**Task goal**
Please return only the lines from the one holding "else if (in_val[2])" through the one holding "s1_sign_mul <= a[15] ^ b[15];", exactly as they appear in the records below, both ends included.
*** Opening Dataset content ***
==> run.sh <==
#!/bin/bash
# OpenROAD 26Q1-2900-gdf79404cd8, Yosys 0.63+post, stock flow scripts
make -C /OpenROAD-flow-scripts/flow DESIGN_CONFIG=/design/flow/config.mk WORK_HOME=/design/flow/orfs finish
==> config.mk <==
export PLATFORM = sky130hd
export DESIGN_NAME = PC
export DESIGN_NICKNAME = PC
export VERILOG_FILES = /design/flow/design.v
export SDC_FILE = /design/flow/constraint.sdc
export NUM_CORES = 4
export LEC_CHECK = 1
export CORE_UTILIZATION = 40
==> constraint.sdc <==
current_design PC

set clk_period 1.2
set clk_io_pct 0.2

create_clock -name clk0 -period $clk_period [get_ports {clk}]

set non_clock_inputs [all_inputs -no_clocks]
set_input_delay [expr $clk_period * $clk_io_pct] -clock clk0 $non_clock_inputs
set_output_delay [expr $clk_period * $clk_io_pct] -clock clk0 [all_outputs]
===== ./run.sh =====
#!/bin/bash
# OpenROAD 26Q1-2900-gdf79404cd8, Yosys 0.63+post, stock flow scripts
make -C /OpenROAD-flow-scripts/flow DESIGN_CONFIG=/design/flow/config.mk WORK_HOME=/design/flow/orfs finish

===== ./config.mk =====
export PLATFORM = sky130hd
export DESIGN_NAME = shift_add_multiplier
export DESIGN_NICKNAME = shift_add_multiplier
export VERILOG_FILES = /design/flow/design.v
export SDC_FILE = /design/flow/constraint.sdc
export NUM_CORES = 4
export LEC_CHECK = 1
export CORE_UTILIZATION = 50

===== ./constraint.sdc =====
current_design shift_add_multiplier

set clk_period 3.3
set clk_io_pct 0.2

create_clock -name clk0 -period $clk_period [get_ports {clk}]

set non_clock_inputs [all_inputs -no_clocks]
set_input_delay [expr $clk_period * $clk_io_pct] -clock clk0 $non_clock_inputs
set_output_delay [expr $clk_period * $clk_io_pct] -clock clk0 [all_outputs]

===== ./design.v =====
module counter #(
    parameter N = 8
) (
    input  logic clk,        
    input  logic rst,        
    input  logic load,       
    input  logic en,         
    input  logic up_down,    
    input  logic [N-1:0] data_in,  
    output logic [N-1:0] data_out,  
    output logic end_flag,          
    output logic \end               
);
    logic [N-1:0] count_reg;
    always_ff @(posedge clk or posedge rst) begin
        if (rst) begin
            count_reg <= '0;
        end else begin
            if (load) begin
                count_reg <= data_in;
            end else if (en) begin
                if (up_down) begin
                    count_reg <= count_reg + 1'b1;
                end else begin
                    if (count_reg != {N{1'b0}})
                        count_reg <= count_reg - 1'b1;
                    else
                        count_reg <= count_reg;  
                end
            end
        end
    end
    assign data_out  = count_reg;
    assign end_flag  = (count_reg == {N{1'b0}});
    assign \end      = end_flag;
endmodule
## flow/design.v

```verilog
module rbFIFO(rst,clock,dataIn,push,pop,dataOut,full,empty);
    parameter	    MSBD = 3;
    parameter	    LAST = 15;
    parameter	    MSBA = 3;
    input	    rst;
    input	    clock;
    input [MSBD:0]  dataIn;
    input	    push;
    input	    pop;
    output [MSBD:0] dataOut;
    output	    full;
    output	    empty;
    reg [MSBD:0] dataOut;
    reg [MSBD:0]    mem[0:LAST];
    reg [MSBA:0]    tail;
    reg [MSBA:0]    head;
    reg		    empty;
    integer	    i;
    initial begin
	for (i = 0; i <= LAST; i = i + 1)
	    mem[i] = 0;
	tail = 0;
	head = 0;
	empty = 1;
    end  
    always @ (posedge clock) begin
    if (rst) begin
            for (i = 0; i <= LAST; i = i + 1)
                mem[i] = 0;
            tail = 0;
            head = 0;
            empty = 1;
            full=0;
        end
	else if (push & ~full) begin
	    mem[tail] = dataIn;
	    tail = tail + 1;
	    empty = 0;
	end  
	else if (pop & ~empty) begin
	    head = head + 1;
	    if (head == tail)
		empty = 1;
	end  
	full = (head == tail) & ~empty;
	dataOut = mem[head];
    end  
endmodule  
```
==> flow/run.sh <==
#!/bin/bash
# OpenROAD 26Q1-2900-gdf79404cd8, Yosys 0.63+post, stock flow scripts
make -C /OpenROAD-flow-scripts/flow DESIGN_CONFIG=/design/flow/config.mk WORK_HOME=/design/flow/orfs finish
==> flow/config.mk <==
export PLATFORM = sky130hd
export DESIGN_NAME = digit0
export DESIGN_NICKNAME = digit0
export VERILOG_FILES = /design/flow/design.v
export SDC_FILE = /design/flow/constraint.sdc
export NUM_CORES = 4
export LEC_CHECK = 1
export CORE_UTILIZATION = 40
==> flow/constraint.sdc <==
current_design digit0

set clk_period 5.0
set clk_io_pct 0.2

create_clock -name clk0 -period $clk_period [get_ports {CLK}]

set non_clock_inputs [all_inputs -no_clocks]
set_input_delay [expr $clk_period * $clk_io_pct] -clock clk0 $non_clock_inputs
set_output_delay [expr $clk_period * $clk_io_pct] -clock clk0 [all_outputs]
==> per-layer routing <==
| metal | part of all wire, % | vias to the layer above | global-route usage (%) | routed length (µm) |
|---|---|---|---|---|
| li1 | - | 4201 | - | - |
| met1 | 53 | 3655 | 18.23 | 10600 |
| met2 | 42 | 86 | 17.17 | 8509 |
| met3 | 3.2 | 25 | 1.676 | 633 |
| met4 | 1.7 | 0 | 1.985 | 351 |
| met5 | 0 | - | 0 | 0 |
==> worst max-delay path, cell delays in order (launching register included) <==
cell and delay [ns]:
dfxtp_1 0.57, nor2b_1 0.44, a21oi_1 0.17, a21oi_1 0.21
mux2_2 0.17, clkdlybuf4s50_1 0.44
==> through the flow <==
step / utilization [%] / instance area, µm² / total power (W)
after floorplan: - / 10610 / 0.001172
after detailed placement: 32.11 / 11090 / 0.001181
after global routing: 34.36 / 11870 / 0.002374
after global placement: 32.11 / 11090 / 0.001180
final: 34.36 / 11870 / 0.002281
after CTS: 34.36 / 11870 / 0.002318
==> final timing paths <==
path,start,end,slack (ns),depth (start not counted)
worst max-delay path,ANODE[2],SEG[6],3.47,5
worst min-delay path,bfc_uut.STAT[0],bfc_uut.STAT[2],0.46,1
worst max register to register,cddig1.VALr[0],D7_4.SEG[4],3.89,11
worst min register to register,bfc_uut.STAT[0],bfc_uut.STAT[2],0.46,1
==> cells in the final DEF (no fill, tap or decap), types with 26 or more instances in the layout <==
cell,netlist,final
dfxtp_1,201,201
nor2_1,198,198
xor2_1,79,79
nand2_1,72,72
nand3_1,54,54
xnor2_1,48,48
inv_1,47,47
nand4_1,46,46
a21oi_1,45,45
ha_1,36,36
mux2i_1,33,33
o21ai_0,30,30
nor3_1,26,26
===== flow/design.v =====
`timescale 1ns / 1ps
`default_nettype none
module Decoder_7seg(
    input wire [3:0] VAL,
    output wire[7:0] SEG
    );
	reg [7:0] buff;
	always @(VAL)
	begin
		case (VAL)
			4'b0000:buff <= 8'b1_1000000;  
			4'b0001:buff <= 8'b1_1111001;  
			4'b0010:buff <= 8'b1_0100100;  
			4'b0011:buff <= 8'b1_0110000;  
			4'b0100:buff <= 8'b1_0011001;  
			4'b0101:buff <= 8'b1_0010010;  
			4'b0110:buff <= 8'b1_0000010;  
			4'b0111:buff <= 8'b1_1011000;  
			4'b1000:buff <= 8'b1_0000000;  
			4'b1001:buff <= 8'b1_0010000;  
            4'b1010:buff <= 8'b1_0001000;  
			4'b1011:buff <= 8'b1_0000011;  
			4'b1100:buff <= 8'b1_0100111;  
			4'b1101:buff <= 8'b1_0100001;  
			4'b1110:buff <= 8'b1_0000110;  
			4'b1111:buff <= 8'b1_0001110;  
			default:buff <= 8'b1_1111111;  
		endcase
	end
	assign SEG = buff;
endmodule
`default_nettype wire
`default_nettype none
    module btnflt(
        input wire CLK, RST, BTN,
        output wire BTNQ
    );
    parameter [31:0] CNT_FULL = 1_000_000;
    reg [2:0] STAT;
    reg BTNQr;
    reg [31:0] CNT;
    always @ (posedge CLK) begin
        if (RST) begin
            STAT <= 3'b001;
            CNT <= 0;
            BTNQr <= 0;
        end else begin
            case (STAT)
            3'b001: begin
               BTNQr <= 0;
                if (BTN) begin
                    STAT <= 3'b010;
                end
            end
            3'b010: begin
               BTNQr <= BTN;
               STAT <= 3'b100;
            end
            3'b100: begin
               CNT <= CNT + 1;
               BTNQr <= 0;
               if (CNT==CNT_FULL) begin
                CNT <= 0;
                if (BTN==0) begin
                    STAT <= 3'b001;
                end
               end
            end
            default: begin
                STAT <= 3'b001;
                BTNQr <= 0;
            end
            endcase
        end
    end
    assign BTNQ = BTNQr;
    endmodule
`default_nettype wire
`default_nettype none
module SW_digit0(
    input wire CLK, RST, BTN,
    output wire [3:0] VAL,
    output wire COUT0     
);
reg [3:0] VALr;
wire EN;
always @ (posedge CLK) begin
    if (RST) begin
        VALr <= 0;
    end else if (BTN) begin
        if (VALr == 9) begin
            VALr <= 0;
        end else begin
            VALr <= VALr + 1;
        end
    end
end
assign VAL = VALr;
assign COUT0 = ((VAL == 9) & BTN) ? 1 : 0;
endmodule
module SW_digit1(
    input wire CLK, RST, COUT0,
    output wire [3:0] VAL,
    output wire COUT1     
);
reg [3:0] VALr;
always @ (posedge CLK) begin
    if (RST) begin
        VALr <= 0;
    end else if (COUT0) begin
        if (VALr == 9) begin
            VALr <= 0;
        end else begin
            VALr <= VALr + 1;
        end
    end
end
assign VAL = VALr;
assign COUT1 = (VAL == 9) ? 1 : 0;
endmodule
[flow/run.sh]
#!/bin/bash
# OpenROAD 26Q1-2900-gdf79404cd8, Yosys 0.63+post, stock flow scripts
make -C /OpenROAD-flow-scripts/flow DESIGN_CONFIG=/design/flow/config.mk WORK_HOME=/design/flow/orfs finish
[flow/config.mk]
export PLATFORM = sky130hd
export DESIGN_NAME = Decoder
export DESIGN_NICKNAME = Decoder
export VERILOG_FILES = /design/flow/design.v
export SDC_FILE = /design/flow/constraint.sdc
export NUM_CORES = 4
export LEC_CHECK = 1
export CORE_UTILIZATION = 30
[flow/constraint.sdc]
current_design Decoder

set clk_period 4.0
set clk_io_pct 0.2

create_clock -name clk0 -period $clk_period [get_ports {clk}]

set non_clock_inputs [all_inputs -no_clocks]
set_input_delay [expr $clk_period * $clk_io_pct] -clock clk0 $non_clock_inputs
set_output_delay [expr $clk_period * $clk_io_pct] -clock clk0 [all_outputs]
[design/flow/config.mk]
export PLATFORM = sky130hd
export DESIGN_NAME = tensor_unit_64bit
export DESIGN_NICKNAME = tensor_unit_64bit
export VERILOG_FILES = /design/flow/design.v
export SDC_FILE = /design/flow/constraint.sdc
export NUM_CORES = 4
export LEC_CHECK = 1
export CORE_UTILIZATION = 40
[design/flow/constraint.sdc]
current_design tensor_unit_64bit

set clk_period 25.2
set clk_io_pct 0.2

create_clock -name clk0 -period $clk_period [get_ports {clk}]

set non_clock_inputs [all_inputs -no_clocks]
set_input_delay [expr $clk_period * $clk_io_pct] -clock clk0 $non_clock_inputs
set_output_delay [expr $clk_period * $clk_io_pct] -clock clk0 [all_outputs]
[design/flow/design.v]
`timescale 1ns / 100ps
module lzc_17bit (
    input  wire [16:0] in_val,
    output reg  [4:0]  shift_amt,
    output reg         is_zero
);
    always @(*) begin
        is_zero = 1'b0;
        if      (in_val[16]) shift_amt = 5'd0;
        else if (in_val[15]) shift_amt = 5'd1;
        else if (in_val[14]) shift_amt = 5'd2;
        else if (in_val[13]) shift_amt = 5'd3;
        else if (in_val[12]) shift_amt = 5'd4;
        else if (in_val[11]) shift_amt = 5'd5;
        else if (in_val[10]) shift_amt = 5'd6;
        else if (in_val[9])  shift_amt = 5'd7;
        else if (in_val[8])  shift_amt = 5'd8;
        else if (in_val[7])  shift_amt = 5'd9;
        else if (in_val[6])  shift_amt = 5'd10;
        else if (in_val[5])  shift_amt = 5'd11;
        else if (in_val[4])  shift_amt = 5'd12;
        else if (in_val[3])  shift_amt = 5'd13;
        else if (in_val[2])  shift_amt = 5'd14;
        else if (in_val[1])  shift_amt = 5'd15;
        else if (in_val[0])  shift_amt = 5'd16;
        else begin
            shift_amt = 5'd17;
            is_zero = 1'b1;
        end
    end
endmodule
module bf16_mac_core (
    input  wire        clk,
    input  wire        rst_n,
    input  wire        en,
    input  wire [15:0] a,         
    input  wire [15:0] b,         
    input  wire [15:0] c,         
    input  wire        do_relu,   
    output reg  [15:0] d,         
    output reg         valid_out
);
    reg  [15:0] s1_c;
    reg         s1_sign_mul;
    reg  [8:0]  s1_exp_mul; 
    reg  [15:0] s1_mant_mul;
    reg         s1_valid;
    reg         s1_do_relu;
    wire [7:0] mant_a = {1'b1, a[6:0]};  
    wire [7:0] mant_b = {1'b1, b[6:0]};
    always @(posedge clk or negedge rst_n) begin
        if (!rst_n) begin
            s1_valid <= 1'b0;
        end else if (en) begin
            s1_sign_mul <= a[15] ^ b[15];
            s1_exp_mul  <= a[14:7] + b[14:7] - 8'd127;
            s1_mant_mul <= mant_a * mant_b;
            s1_c        <= c;
            s1_do_relu  <= do_relu;
            s1_valid    <= 1'b1;
        end else begin
            s1_valid <= 1'b0;
        end
    end
    reg         s2_sign_res;
    reg  [8:0]  s2_exp_res;
    reg  [16:0] s2_mant_sum; 
    reg         s2_valid;
    reg         s2_do_relu;
    wire        c_sign = s1_c[15];
    wire [8:0]  c_exp  = {1'b0, s1_c[14:7]};
    wire [15:0] c_mant = {1'b1, s1_c[6:0], 8'b0};  
    reg [8:0]  exp_diff;
    reg [8:0]  larger_exp;
    reg [15:0] aligned_mul_mant;
    reg [15:0] aligned_c_mant;
    always @(*) begin
        if (s1_exp_mul > c_exp) begin
            exp_diff         = s1_exp_mul - c_exp;
            larger_exp       = s1_exp_mul;
            aligned_mul_mant = s1_mant_mul;
            aligned_c_mant   = c_mant >> exp_diff;
        end else begin
            exp_diff         = c_exp - s1_exp_mul;
            larger_exp       = c_exp;
            aligned_mul_mant = s1_mant_mul >> exp_diff;
            aligned_c_mant   = c_mant;
        end
    end
    always @(posedge clk or negedge rst_n) begin
        if (!rst_n) begin
            s2_valid <= 1'b0;
        end else begin
            s2_exp_res <= larger_exp;
            if (s1_sign_mul == c_sign) begin
                s2_mant_sum <= aligned_mul_mant + aligned_c_mant;
                s2_sign_res <= s1_sign_mul;
            end else begin
                if (aligned_mul_mant > aligned_c_mant) begin
                    s2_mant_sum <= aligned_mul_mant - aligned_c_mant;
                    s2_sign_res <= s1_sign_mul;
                end else begin
                    s2_mant_sum <= aligned_c_mant - aligned_mul_mant;
                    s2_sign_res <= c_sign;
                end
            end
            s2_do_relu <= s1_do_relu;
            s2_valid   <= s1_valid;
        end
    end
    wire [4:0] shift_amount;
    wire       mant_is_zero;
    lzc_17bit u_lzc (
        .in_val(s2_mant_sum),
        .shift_amt(shift_amount),
        .is_zero(mant_is_zero)
    );
    wire [16:0] norm_mant = s2_mant_sum << shift_amount;
    wire [8:0]  norm_exp  = s2_exp_res - {4'b0, shift_amount};
    always @(posedge clk or negedge rst_n) begin
        if (!rst_n) begin
            valid_out <= 1'b0;
            d         <= 16'b0;
        end else begin
            if (s2_valid) begin
                valid_out <= 1'b1;
                if (mant_is_zero) begin
                    d <= 16'b0;
                end else begin
                    d[15]   <= s2_sign_res;
                    d[14:7] <= norm_exp[7:0];
                    d[6:0]  <= norm_mant[15:9];  
                end
                if (s2_do_relu && s2_sign_res) begin
                    d <= 16'b0;
                end
            end else begin
                valid_out <= 1'b0;
            end
        end
    end
endmodule
module tensor_unit_64bit (
    input  wire        clk,
    input  wire        rst_n,
    input  wire        en,
    input  wire [63:0] vector_a,
    input  wire [63:0] vector_b,
    input  wire [63:0] vector_c,
    input  wire        do_relu,
    output wire [63:0] vector_out,
    output wire        valid_out
);
    wire v0, v1, v2, v3;
    assign valid_out = v0 & v1 & v2 & v3;
    bf16_mac_core lane0 (
        .clk(clk), .rst_n(rst_n), .en(en), .do_relu(do_relu),
        .a(vector_a[15:0]), .b(vector_b[15:0]), .c(vector_c[15:0]),
        .d(vector_out[15:0]), .valid_out(v0)
    );
    bf16_mac_core lane1 (
        .clk(clk), .rst_n(rst_n), .en(en), .do_relu(do_relu),
        .a(vector_a[31:16]), .b(vector_b[31:16]), .c(vector_c[31:16]),
        .d(vector_out[31:16]), .valid_out(v1)
    );
    bf16_mac_core lane2 (
        .clk(clk), .rst_n(rst_n), .en(en), .do_relu(do_relu),
        .a(vector_a[47:32]), .b(vector_b[47:32]), .c(vector_c[47:32]),
        .d(vector_out[47:32]), .valid_out(v2)
    );
    bf16_mac_core lane3 (
        .clk(clk), .rst_n(rst_n), .en(en), .do_relu(do_relu),
        .a(vector_a[63:48]), .b(vector_b[63:48]), .c(vector_c[63:48]),
        .d(vector_out[63:48]), .valid_out(v3)
    );
endmodule
[design/flow/run.sh]
#!/bin/bash
# OpenROAD 26Q1-2900-gdf79404cd8, Yosys 0.63+post, stock flow scripts
make -C /OpenROAD-flow-scripts/flow DESIGN_CONFIG=/design/flow/config.mk WORK_HOME=/design/flow/orfs finish
==> flow_summary.yaml <==
# physical design summary
status:
  run_status: "finished clean"
power:
  vdd_ir_drop_max_mv: 0.0592
  internal_power_mw: 2.35
  p_sw_mw: 1.93
  p_leak_nw: 20.0
  power_frac_seq_pct: 23.8
  clock_power_share_pct: 15.1
  combPwrFrac_pct: 61.1
  switching_share_pct: 45.1
  powerDensity_mw_per_mm2: 90.2
detailed_routing:
  routedWlPerCell_um: 17.9
  drc_errors: 0
  diodes: 0
  via_per_inst: 5.53
  totalWireLength_mm: 112
  num_vias: 34700
  drt-pass1-iter-count: 8
  drt-initial-drc-count: 2207
  detail-route-antenna-nets: 0
clock_network:
  cts_inserted_buffers: 45
  cts_hold_buf: 0
  cts_tree: "yes"
  cts.sink_count: 341
  clkTransAtPathRegs_ns: 0.06
  cts_buffer_depth: 3
  post_cts_resized: 0
  htreeDepth: 2
  cts_setup_buffers: 0
  clkLatencyLatePin_ns: 0.61
  root_buffer: "clkbuf_16"
logic_synthesis:
  ys_seq_elements: 341
  netlist_instances: 4717
  yosysChipArea_sq_mm: 0.0420
  syn_area_sq_mm: 0.0420
  synth_cell_types: 102
  ys_cells: 4717
  edf_count: 274
  ys_seq_share_pct: 23.6
  synth.top_cell.area_share_pct: 19.6
  yosys-top-cells-area: "edfxtp_1 (20%), ha_1 (14%), fa_1 (8.2%), inv_1 (4.2%), dfrtp_1 (4.0%)"
  async_flop_share_pct: 19.6
  yosys_warnings: 2
  largest_area_cell: "edfxtp_1"
  syn_avg_cell_area_sq_um: 8.91
  synthFlopType: "edfxtp_1"
floorplanning:
  fp-row-count: 118
  die_area_sq_mm: 0.106
  core_area_sq_mm: 0.104
  die_x_um: 326
  die_h_um: 326
  core_util_floorplan_pct: 40.5
  io_pins: 261
critical_path:
  critPathRequiredTime_ns: 25.54
  worstPathCellList: "clkdlybuf4s50_1, and2_1, fa_1, fa_1, inv_1, fa_1, inv_1, fa_1, ha_1, o21ai_0, a21boi_0, o21ai_0, a21boi_0, o21ai_0, a21oi_1, o41ai_1, xnor2_1"
  critPathBufInv: 3
  slowest_stage: "clkdlybuf4s50_1"
  cp-start-kind: "input pin"
  cp_common_cell: "fa_1"
  worstSetupEndpointType: "flip-flop"
  rrSetupSlack_ns: 16.92
  worst_path_largest_cell_delay_ns: 0.57
  critPathMaxFanout: 8
  crit_family: "adder cells"
  arrival_ns: 9.61
  critPathKind: "input pin to flip-flop"
final_timing:
  slew_headroom_pct: 36.5
  tightest_slew_ns: 0.928
  min_period_ns: 9.27
  worst_clock_skew_ns: 0.0220
  setup_tns_ns: 0
  hold_violations: 0
  period_used_pct: 36.8
  fmax_ghz: 0.108
  drv_slew: 0
  fin_hold_ws_ns: 0.360
  setup_viol: 0
  rsz0062_at_grt: "no"
layout:
  nFillCells: 10000
  drive_gt1_share_pct: 5.84
  syn_to_final_growth_pct: 12.7
global_routing:
  grt_pass1_wl_mm: 183
  grt_max_degree: 71
  grt-ovfl-total: 0
  antenna_found_initial: 1
  grtUsageTotal_pct: 21.9
  grt_pass1_vias: 33900
run:
  warnings: 189
  timing.max_cap.violations: 0
place:
  dp_hpwl_mm: 90.1
  gp_congestion: 0.961
  portBuffers: 260
worst_hold_path:
  min_path_type: "flip-flop to flip-flop"
## power by group through the flow
stage         Combinational (mW)  Clock, mW  Sequential (mW)
global route                2.92      0.690             1.04
finish                      2.61      0.645             1.02
CTS                         2.61      0.674             1.02
## kinds of logic after synthesis
group	Yosys count	share of synthesized area (%)
buffers and inverters	682	6.23
AOI/OAI and AO/OA	1306	21.8
DFF	341	23.6
muxes	226	6.66
and+or+nand+nor	1347	15.9
xor gates and xnor gates	167	3.48
adders and majority gates	648	22.4
## metal layers
metal / global-route usage, % / share of wire [%]
met1: 33.8 / 47
met2: 33.1 / 45
met3: 4.72 / 6.4
met4: 3.72 / 2.0
met5: 0 / 0.015
## cell usage in the layout (no fill, tap or decap), drive strengths merged, types with 27 or more instances in the layout
cell type	netlist	final
a211oi	52	52
a21o	73	73
a21oi	266	266
a22oi	30	30
a31oi	42	42
and2	195	195
buf	47	44
clkbuf	161	61
clkdlybuf4s50	0	259
dfrtp	67	67
edfxtp	274	274
fa	172	172
ha	476	476
inv	471	474
mux2	51	51
mux2i	137	137
mux4	38	38
nand2	318	318
nand2b	59	59
nand3	73	73
nor2	322	322
nor2b	74	74
nor3	119	119
nor4	32	32
o211ai	59	59
o21a	52	52
o21ai	236	236
o21bai	44	44
o2bb2ai	44	44
o31a	38	38
o31ai	41	41
o41ai	31	31
or2	27	27
or3	39	39
xnor2	130	130
xor2	37	37
## registers in the layout (all words and copies together), names as in the netlist, 17 cells and up
register,flops
lane3.s2_mant_sum,17
lane0.s2_mant_sum,17
lane1.s2_mant_sum,17
lane2.s2_mant_sum,17
## worst register-to-register path: cells and delay by family, from the launching register on
kind,cells,cell delay [ns]
AOI/OAI and AO/OA,7,2.28
xor gates and xnor gates,2,0.30
adders and majority gates,2,1.19
buffers and inverters,2,0.85
DFF,1,0.42
muxes,2,0.66
and+or+nand+nor,5,2.32
## through the flow
stage / utilization (%) / power, mW / setup WS [ns] / instances / area, sq um
3_5_place_dp: 44.2 / 3.62 / 15.32 / 6193 / 45900
6_report: 45.6 / 4.28 / 15.93 / 6276 / 47400
2_1_floorplan: - / 2.89 / 15.76 / 4717 / 42000
4_1_cts: 45.6 / 4.30 / 15.97 / 6276 / 47400
3_3_place_gp: 44.2 / 3.62 / 15.34 / 6193 / 45900
5_1_grt: 45.6 / 4.66 / 15.51 / 6276 / 47400
## cell type report
cell class | count | area (sq um) | area share (%)
Clock buffer | 60 | 1220 | 2.58
Clock inverter | 23 | 243 | 0.512
Inverter | 474 | 1780 | 3.75
Multi-Input combinational cell | 3694 | 29600 | 62.4
Sequential cell | 341 | 9900 | 20.9
Tap cell | 1380 | 1730 | 3.64
Timing Repair Buffer | 304 | 2940 | 6.20
## path summary, 6_finish.rpt
check / start / endpoint / cells past startpoint
max reg2reg: lane0.s1_exp_mul[0] / lane0.s2_mant_sum[8] / 20
min: lane0.s1_valid / lane0.s2_valid / 0
min reg2reg: lane0.s1_valid / lane0.s2_valid / 0
max: vector_b[18] / lane1.s1_mant_mul[15] / 17
max in group asynchronous: rst_n / lane1.d[12] / 3
min in group asynchronous: rst_n / lane2.d[13] / 1
## Yosys cell counts, types with 52 or more instances
| library cell | instances |
|---|---|
| fa_1 | 172 |
| o211ai_1 | 59 |
| and2_1 | 193 |
| nor3_1 | 118 |
| dfrtp_1 | 67 |
| xnor2_1 | 130 |
| clkbuf_1 | 161 |
| mux2i_1 | 137 |
| nand2_1 | 316 |
| o21ai_0 | 224 |
| ha_1 | 476 |
| nand2b_1 | 58 |
| o21a_1 | 52 |
| nor2_1 | 321 |
| edfxtp_1 | 274 |
| a21o_1 | 73 |
| nor2b_1 | 74 |
| inv_1 | 468 |
| a21oi_1 | 265 |
| nand3_1 | 72 |
Power figures rest on the tool's default switching activity, not on a simulated workload.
*** Closing Dataset content ***
**Exercise answer**
        else if (in_val[2])  shift_amt = 5'd14;
        else if (in_val[1])  shift_amt = 5'd15;
        else if (in_val[0])  shift_amt = 5'd16;
        else begin
            shift_amt = 5'd17;
            is_zero = 1'b1;
        end
    end
endmodule
module bf16_mac_core (
    input  wire        clk,
    input  wire        rst_n,
    input  wire        en,
    input  wire [15:0] a,         
    input  wire [15:0] b,         
    input  wire [15:0] c,         
    input  wire        do_relu,   
    output reg  [15:0] d,         
    output reg         valid_out
);
    reg  [15:0] s1_c;
    reg         s1_sign_mul;
    reg  [8:0]  s1_exp_mul; 
    reg  [15:0] s1_mant_mul;
    reg         s1_valid;
    reg         s1_do_relu;
    wire [7:0] mant_a = {1'b1, a[6:0]};  
    wire [7:0] mant_b = {1'b1, b[6:0]};
    always @(posedge clk or negedge rst_n) begin
        if (!rst_n) begin
            s1_valid <= 1'b0;
        end else if (en) begin
            s1_sign_mul <= a[15] ^ b[15];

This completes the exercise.